The answer must be every line from the listing that holds the string "instances".

● DATA PROVIDED:
◇ ◇ ◇
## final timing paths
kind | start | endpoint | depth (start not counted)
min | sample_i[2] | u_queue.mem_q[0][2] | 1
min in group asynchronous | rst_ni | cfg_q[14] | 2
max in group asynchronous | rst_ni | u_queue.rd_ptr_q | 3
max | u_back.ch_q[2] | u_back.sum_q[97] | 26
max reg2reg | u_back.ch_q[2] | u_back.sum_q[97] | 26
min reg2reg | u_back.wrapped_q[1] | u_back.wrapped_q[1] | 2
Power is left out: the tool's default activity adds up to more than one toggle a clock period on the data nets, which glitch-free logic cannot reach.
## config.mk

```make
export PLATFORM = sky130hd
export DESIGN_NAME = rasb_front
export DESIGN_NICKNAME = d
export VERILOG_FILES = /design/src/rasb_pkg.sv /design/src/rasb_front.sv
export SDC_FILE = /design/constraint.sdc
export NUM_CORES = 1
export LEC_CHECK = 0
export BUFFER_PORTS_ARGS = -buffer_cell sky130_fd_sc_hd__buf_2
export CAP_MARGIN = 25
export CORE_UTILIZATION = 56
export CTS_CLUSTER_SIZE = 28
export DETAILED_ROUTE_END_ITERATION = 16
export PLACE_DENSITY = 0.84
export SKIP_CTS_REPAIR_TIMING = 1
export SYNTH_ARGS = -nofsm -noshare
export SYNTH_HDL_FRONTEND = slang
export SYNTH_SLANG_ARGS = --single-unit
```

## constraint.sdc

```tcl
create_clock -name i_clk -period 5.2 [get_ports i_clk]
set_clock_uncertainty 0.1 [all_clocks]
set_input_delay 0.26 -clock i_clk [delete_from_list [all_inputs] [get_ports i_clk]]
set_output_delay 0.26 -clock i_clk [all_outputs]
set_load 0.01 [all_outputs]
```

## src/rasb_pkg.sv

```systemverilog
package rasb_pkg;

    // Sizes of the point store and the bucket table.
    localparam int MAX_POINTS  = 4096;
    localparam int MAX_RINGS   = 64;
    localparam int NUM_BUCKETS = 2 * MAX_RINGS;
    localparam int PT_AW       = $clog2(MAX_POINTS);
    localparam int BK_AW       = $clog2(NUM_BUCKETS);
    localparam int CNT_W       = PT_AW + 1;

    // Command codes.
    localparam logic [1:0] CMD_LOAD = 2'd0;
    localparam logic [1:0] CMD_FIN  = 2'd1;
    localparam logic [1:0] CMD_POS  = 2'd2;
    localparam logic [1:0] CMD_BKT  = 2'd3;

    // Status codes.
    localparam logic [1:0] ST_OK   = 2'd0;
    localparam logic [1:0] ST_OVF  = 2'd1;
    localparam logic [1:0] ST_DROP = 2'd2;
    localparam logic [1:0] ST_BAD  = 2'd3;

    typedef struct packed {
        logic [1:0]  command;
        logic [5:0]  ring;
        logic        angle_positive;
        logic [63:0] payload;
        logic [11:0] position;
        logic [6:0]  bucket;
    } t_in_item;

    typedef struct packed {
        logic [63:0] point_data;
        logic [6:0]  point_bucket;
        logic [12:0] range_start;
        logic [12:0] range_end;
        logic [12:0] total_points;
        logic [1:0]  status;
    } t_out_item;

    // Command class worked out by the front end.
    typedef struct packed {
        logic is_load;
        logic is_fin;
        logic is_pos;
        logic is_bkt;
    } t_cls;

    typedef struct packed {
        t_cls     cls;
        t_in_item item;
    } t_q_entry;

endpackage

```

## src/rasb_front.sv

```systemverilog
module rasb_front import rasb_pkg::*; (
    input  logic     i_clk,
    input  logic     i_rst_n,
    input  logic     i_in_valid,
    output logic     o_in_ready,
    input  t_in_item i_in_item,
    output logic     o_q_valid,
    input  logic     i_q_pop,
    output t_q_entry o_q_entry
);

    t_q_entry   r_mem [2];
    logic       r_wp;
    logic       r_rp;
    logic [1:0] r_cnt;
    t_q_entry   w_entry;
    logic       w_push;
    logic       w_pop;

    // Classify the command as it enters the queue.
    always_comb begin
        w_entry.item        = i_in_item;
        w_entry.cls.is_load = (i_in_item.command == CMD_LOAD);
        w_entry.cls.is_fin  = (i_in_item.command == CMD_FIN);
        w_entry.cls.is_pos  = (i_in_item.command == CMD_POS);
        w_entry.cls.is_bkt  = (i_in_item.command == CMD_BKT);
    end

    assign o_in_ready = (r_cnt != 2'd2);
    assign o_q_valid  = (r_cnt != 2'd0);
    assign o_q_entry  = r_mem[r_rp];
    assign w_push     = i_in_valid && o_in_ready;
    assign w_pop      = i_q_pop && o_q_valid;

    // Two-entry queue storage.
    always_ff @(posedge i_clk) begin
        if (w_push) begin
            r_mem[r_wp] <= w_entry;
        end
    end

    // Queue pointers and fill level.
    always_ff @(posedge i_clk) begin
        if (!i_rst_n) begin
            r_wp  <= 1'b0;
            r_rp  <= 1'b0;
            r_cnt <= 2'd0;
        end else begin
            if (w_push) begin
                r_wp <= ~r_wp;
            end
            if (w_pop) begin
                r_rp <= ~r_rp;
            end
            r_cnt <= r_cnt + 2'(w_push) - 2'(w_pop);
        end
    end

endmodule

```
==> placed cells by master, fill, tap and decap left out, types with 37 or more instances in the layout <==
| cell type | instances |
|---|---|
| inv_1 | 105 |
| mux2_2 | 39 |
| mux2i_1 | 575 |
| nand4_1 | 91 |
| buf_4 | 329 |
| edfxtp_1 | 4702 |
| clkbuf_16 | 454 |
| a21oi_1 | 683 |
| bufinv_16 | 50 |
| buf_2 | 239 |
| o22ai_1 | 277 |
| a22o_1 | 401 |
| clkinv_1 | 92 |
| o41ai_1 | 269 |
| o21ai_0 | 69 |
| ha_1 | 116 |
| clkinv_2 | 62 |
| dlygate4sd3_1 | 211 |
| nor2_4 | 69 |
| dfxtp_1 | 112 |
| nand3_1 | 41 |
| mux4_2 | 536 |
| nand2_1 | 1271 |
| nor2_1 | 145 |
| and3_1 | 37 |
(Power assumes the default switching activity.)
◇ ◇ ◇
● RESPONSE AREA:
==> placed cells by master, fill, tap and decap left out, types with 37 or more instances in the layout <==
| cell type | instances |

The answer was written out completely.